Data records
+ + + + + + +

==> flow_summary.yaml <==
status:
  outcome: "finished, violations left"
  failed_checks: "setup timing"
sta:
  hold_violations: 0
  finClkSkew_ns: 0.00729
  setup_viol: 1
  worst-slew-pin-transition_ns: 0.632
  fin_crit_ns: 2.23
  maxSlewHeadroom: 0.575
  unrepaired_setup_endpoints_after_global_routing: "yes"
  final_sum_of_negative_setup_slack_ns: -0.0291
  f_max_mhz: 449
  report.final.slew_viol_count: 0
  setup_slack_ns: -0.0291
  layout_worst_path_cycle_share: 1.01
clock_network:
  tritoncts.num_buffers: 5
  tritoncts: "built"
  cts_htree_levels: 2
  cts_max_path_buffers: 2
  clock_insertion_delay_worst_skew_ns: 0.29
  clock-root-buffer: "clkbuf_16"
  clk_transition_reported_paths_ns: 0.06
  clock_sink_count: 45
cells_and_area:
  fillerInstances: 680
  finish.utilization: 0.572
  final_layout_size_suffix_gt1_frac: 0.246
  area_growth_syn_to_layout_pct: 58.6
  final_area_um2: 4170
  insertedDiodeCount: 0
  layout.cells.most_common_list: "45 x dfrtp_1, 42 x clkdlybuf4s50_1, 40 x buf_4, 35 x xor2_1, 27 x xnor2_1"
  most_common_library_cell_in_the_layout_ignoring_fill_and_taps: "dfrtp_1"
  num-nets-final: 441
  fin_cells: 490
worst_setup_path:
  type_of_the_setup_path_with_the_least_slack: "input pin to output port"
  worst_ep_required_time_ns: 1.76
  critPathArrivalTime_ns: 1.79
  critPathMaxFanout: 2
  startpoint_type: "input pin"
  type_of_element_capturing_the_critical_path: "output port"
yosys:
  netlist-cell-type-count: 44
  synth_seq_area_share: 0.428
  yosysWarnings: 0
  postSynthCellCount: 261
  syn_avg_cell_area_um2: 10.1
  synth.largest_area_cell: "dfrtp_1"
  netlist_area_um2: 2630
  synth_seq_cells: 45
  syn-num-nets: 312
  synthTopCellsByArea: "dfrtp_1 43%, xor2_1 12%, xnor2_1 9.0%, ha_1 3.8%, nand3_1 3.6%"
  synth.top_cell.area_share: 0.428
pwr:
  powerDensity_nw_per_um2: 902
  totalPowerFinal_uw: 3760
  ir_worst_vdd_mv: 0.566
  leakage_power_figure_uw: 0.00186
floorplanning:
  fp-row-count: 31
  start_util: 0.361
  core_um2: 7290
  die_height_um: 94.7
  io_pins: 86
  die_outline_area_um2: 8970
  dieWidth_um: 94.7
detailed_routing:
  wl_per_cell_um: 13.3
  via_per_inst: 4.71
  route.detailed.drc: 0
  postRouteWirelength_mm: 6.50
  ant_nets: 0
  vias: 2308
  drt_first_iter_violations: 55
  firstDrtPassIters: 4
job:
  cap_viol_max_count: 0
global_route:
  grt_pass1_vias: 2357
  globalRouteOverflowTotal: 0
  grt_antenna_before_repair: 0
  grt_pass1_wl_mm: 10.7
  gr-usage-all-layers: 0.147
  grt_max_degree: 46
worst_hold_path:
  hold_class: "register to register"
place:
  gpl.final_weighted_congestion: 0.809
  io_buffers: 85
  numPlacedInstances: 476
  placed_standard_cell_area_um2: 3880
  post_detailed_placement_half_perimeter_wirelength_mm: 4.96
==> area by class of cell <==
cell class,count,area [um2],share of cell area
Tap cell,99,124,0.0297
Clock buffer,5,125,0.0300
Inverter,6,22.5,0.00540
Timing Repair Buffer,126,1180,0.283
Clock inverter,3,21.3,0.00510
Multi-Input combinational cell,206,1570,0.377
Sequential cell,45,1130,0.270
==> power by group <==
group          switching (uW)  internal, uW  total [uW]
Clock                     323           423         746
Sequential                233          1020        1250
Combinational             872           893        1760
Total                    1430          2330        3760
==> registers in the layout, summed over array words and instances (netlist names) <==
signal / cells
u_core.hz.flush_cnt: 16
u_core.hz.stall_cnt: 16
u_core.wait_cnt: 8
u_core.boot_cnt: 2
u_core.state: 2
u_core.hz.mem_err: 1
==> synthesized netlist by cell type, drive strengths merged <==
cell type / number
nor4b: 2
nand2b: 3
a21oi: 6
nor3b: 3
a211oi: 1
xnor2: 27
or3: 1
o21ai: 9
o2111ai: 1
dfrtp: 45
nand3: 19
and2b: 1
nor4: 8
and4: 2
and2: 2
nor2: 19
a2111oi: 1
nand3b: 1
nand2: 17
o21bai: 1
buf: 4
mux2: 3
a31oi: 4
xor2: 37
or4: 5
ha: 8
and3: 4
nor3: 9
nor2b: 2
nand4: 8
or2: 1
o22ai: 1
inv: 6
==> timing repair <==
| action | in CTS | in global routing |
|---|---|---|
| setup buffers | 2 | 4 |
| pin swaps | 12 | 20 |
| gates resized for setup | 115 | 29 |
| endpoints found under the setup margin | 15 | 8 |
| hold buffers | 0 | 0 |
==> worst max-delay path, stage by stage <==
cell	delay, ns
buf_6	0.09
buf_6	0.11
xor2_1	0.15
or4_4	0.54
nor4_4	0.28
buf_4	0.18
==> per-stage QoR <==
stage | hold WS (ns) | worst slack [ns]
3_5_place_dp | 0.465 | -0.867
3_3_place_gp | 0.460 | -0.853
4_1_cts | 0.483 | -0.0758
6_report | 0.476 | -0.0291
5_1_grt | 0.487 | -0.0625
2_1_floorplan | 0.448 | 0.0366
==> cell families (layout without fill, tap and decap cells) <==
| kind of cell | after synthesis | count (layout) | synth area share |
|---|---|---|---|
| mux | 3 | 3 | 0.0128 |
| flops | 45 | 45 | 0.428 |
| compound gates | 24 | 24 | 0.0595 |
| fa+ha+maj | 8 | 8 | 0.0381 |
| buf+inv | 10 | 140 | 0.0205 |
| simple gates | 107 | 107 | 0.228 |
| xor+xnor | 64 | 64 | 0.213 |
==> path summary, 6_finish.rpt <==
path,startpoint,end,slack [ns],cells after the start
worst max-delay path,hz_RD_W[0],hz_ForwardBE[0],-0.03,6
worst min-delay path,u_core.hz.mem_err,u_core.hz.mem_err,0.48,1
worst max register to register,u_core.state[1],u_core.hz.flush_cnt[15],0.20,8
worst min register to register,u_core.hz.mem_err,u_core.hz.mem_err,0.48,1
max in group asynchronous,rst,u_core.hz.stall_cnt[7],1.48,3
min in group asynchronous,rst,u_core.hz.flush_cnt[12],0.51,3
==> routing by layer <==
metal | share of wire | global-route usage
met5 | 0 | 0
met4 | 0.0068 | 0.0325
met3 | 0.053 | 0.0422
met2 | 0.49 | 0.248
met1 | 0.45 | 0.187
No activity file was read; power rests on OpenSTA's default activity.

+ + + + + + +

## What is needed
Output only the lines from the top of the entries through the one holding "globalRouteOverflowTotal: 0", copied exactly.

## Exercise answer
==> flow_summary.yaml <==
status:
  outcome: "finished, violations left"
  failed_checks: "setup timing"
sta:
  hold_violations: 0
  finClkSkew_ns: 0.00729
  setup_viol: 1
  worst-slew-pin-transition_ns: 0.632
  fin_crit_ns: 2.23
  maxSlewHeadroom: 0.575
  unrepaired_setup_endpoints_after_global_routing: "yes"
  final_sum_of_negative_setup_slack_ns: -0.0291
  f_max_mhz: 449
  report.final.slew_viol_count: 0
  setup_slack_ns: -0.0291
  layout_worst_path_cycle_share: 1.01
clock_network:
  tritoncts.num_buffers: 5
  tritoncts: "built"
  cts_htree_levels: 2
  cts_max_path_buffers: 2
  clock_insertion_delay_worst_skew_ns: 0.29
  clock-root-buffer: "clkbuf_16"
  clk_transition_reported_paths_ns: 0.06
  clock_sink_count: 45
cells_and_area:
  fillerInstances: 680
  finish.utilization: 0.572
  final_layout_size_suffix_gt1_frac: 0.246
  area_growth_syn_to_layout_pct: 58.6
  final_area_um2: 4170
  insertedDiodeCount: 0
  layout.cells.most_common_list: "45 x dfrtp_1, 42 x clkdlybuf4s50_1, 40 x buf_4, 35 x xor2_1, 27 x xnor2_1"
  most_common_library_cell_in_the_layout_ignoring_fill_and_taps: "dfrtp_1"
  num-nets-final: 441
  fin_cells: 490
worst_setup_path:
  type_of_the_setup_path_with_the_least_slack: "input pin to output port"
  worst_ep_required_time_ns: 1.76
  critPathArrivalTime_ns: 1.79
  critPathMaxFanout: 2
  startpoint_type: "input pin"
  type_of_element_capturing_the_critical_path: "output port"
yosys:
  netlist-cell-type-count: 44
  synth_seq_area_share: 0.428
  yosysWarnings: 0
  postSynthCellCount: 261
  syn_avg_cell_area_um2: 10.1
  synth.largest_area_cell: "dfrtp_1"
  netlist_area_um2: 2630
  synth_seq_cells: 45
  syn-num-nets: 312
  synthTopCellsByArea: "dfrtp_1 43%, xor2_1 12%, xnor2_1 9.0%, ha_1 3.8%, nand3_1 3.6%"
  synth.top_cell.area_share: 0.428
pwr:
  powerDensity_nw_per_um2: 902
  totalPowerFinal_uw: 3760
  ir_worst_vdd_mv: 0.566
  leakage_power_figure_uw: 0.00186
floorplanning:
  fp-row-count: 31
  start_util: 0.361
  core_um2: 7290
  die_height_um: 94.7
  io_pins: 86
  die_outline_area_um2: 8970
  dieWidth_um: 94.7
detailed_routing:
  wl_per_cell_um: 13.3
  via_per_inst: 4.71
  route.detailed.drc: 0
  postRouteWirelength_mm: 6.50
  ant_nets: 0
  vias: 2308
  drt_first_iter_violations: 55
  firstDrtPassIters: 4
job:
  cap_viol_max_count: 0
global_route:
  grt_pass1_vias: 2357
  globalRouteOverflowTotal: 0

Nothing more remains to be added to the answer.